Task to carry out ->
All lines holding the string "worst" should be copied from the data below.

Source data ->
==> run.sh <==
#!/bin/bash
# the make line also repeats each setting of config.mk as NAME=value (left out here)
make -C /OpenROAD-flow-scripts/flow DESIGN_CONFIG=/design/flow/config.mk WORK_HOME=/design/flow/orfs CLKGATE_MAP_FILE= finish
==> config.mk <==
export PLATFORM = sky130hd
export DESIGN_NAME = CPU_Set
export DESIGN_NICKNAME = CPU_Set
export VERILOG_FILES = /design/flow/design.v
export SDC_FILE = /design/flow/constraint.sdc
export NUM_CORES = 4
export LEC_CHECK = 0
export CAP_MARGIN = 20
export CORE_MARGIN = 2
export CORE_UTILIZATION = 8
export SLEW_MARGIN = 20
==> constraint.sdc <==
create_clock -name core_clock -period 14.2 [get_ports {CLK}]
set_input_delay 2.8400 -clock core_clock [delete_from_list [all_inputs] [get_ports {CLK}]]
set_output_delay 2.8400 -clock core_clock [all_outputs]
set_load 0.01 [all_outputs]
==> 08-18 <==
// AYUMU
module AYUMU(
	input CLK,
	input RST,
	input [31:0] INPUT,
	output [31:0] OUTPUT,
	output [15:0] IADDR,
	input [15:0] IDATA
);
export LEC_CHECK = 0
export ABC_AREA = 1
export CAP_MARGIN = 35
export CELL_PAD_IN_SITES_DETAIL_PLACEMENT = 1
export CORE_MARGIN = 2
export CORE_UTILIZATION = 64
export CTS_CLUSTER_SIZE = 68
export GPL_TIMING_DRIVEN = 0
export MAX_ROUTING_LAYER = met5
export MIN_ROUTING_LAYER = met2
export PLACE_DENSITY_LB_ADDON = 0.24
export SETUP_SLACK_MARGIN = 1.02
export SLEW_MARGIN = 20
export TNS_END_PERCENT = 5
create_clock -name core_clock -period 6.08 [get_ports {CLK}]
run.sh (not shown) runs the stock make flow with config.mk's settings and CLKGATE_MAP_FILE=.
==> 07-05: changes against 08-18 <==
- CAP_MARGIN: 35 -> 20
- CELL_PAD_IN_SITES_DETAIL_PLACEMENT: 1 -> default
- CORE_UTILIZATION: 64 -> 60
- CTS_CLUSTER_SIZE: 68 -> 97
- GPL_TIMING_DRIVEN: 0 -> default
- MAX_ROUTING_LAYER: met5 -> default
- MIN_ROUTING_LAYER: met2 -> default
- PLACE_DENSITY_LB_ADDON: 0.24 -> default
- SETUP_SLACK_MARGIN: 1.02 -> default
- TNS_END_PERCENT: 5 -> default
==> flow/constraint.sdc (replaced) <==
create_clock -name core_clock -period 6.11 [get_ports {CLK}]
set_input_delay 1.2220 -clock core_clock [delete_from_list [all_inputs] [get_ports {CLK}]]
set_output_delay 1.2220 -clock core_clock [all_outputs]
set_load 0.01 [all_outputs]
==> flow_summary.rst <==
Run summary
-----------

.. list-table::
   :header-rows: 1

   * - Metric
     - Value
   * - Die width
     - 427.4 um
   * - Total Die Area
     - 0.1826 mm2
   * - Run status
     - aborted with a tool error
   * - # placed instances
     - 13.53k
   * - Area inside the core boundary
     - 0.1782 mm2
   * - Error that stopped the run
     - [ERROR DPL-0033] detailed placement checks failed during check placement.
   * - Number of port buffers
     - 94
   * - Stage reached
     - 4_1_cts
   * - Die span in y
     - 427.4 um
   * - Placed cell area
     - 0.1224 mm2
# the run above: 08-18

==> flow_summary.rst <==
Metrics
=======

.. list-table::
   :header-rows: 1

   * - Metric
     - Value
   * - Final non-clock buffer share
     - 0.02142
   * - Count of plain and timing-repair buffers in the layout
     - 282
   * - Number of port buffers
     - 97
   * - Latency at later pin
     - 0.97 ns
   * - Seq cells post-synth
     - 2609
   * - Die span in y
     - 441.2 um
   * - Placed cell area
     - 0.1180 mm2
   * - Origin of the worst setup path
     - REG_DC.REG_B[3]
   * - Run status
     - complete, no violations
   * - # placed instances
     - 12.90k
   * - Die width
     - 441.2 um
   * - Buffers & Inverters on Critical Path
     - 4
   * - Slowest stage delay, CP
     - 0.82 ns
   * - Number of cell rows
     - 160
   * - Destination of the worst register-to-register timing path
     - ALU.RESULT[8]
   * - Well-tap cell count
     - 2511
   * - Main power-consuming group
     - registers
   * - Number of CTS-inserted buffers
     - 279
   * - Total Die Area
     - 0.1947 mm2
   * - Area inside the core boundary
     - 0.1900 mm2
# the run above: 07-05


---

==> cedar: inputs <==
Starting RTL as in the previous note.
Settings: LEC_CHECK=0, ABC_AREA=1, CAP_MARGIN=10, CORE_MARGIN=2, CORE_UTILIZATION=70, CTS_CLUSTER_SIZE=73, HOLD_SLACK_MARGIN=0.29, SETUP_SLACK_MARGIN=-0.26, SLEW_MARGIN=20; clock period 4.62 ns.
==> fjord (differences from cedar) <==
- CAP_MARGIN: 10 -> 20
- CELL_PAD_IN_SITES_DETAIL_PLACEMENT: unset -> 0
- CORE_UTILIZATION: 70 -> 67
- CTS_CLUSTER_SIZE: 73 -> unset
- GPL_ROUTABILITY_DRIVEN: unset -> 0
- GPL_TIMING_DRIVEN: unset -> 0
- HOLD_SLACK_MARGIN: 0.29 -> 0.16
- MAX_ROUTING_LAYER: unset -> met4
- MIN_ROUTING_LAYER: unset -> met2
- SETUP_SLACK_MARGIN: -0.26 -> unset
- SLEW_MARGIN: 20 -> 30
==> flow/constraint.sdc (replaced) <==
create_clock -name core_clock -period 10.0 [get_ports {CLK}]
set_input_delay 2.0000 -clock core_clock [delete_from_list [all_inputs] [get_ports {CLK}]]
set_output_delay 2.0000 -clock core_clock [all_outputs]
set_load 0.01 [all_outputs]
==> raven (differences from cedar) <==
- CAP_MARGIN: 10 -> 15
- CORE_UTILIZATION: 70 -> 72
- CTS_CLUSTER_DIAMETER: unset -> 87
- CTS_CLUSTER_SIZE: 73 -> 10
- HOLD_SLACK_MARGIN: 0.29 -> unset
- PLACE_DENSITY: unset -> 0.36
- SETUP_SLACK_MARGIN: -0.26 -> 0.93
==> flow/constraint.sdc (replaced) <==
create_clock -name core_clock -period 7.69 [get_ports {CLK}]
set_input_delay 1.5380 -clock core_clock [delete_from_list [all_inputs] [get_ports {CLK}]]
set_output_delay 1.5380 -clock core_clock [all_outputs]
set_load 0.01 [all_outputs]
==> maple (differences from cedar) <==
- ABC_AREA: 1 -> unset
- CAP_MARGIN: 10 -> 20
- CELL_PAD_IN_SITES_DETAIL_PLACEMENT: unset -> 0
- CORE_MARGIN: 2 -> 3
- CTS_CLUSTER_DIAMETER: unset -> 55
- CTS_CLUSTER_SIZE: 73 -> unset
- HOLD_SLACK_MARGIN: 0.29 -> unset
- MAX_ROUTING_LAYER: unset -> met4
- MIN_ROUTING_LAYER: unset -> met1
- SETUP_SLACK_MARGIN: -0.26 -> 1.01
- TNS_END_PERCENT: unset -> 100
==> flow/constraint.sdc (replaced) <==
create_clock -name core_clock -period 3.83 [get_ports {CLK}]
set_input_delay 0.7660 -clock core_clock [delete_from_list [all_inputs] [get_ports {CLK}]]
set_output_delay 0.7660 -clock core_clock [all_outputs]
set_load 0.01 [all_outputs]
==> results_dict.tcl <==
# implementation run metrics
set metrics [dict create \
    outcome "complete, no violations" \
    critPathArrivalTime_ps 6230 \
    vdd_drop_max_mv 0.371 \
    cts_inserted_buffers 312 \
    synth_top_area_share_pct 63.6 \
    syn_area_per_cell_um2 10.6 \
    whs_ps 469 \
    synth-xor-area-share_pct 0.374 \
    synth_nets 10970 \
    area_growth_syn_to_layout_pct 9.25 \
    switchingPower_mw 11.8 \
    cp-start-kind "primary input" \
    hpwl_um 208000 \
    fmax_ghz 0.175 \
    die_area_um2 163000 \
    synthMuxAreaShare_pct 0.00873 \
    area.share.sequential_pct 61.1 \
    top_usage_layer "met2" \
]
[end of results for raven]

Solution to the problem ->
   * - Origin of the worst setup path
   * - Destination of the worst register-to-register timing path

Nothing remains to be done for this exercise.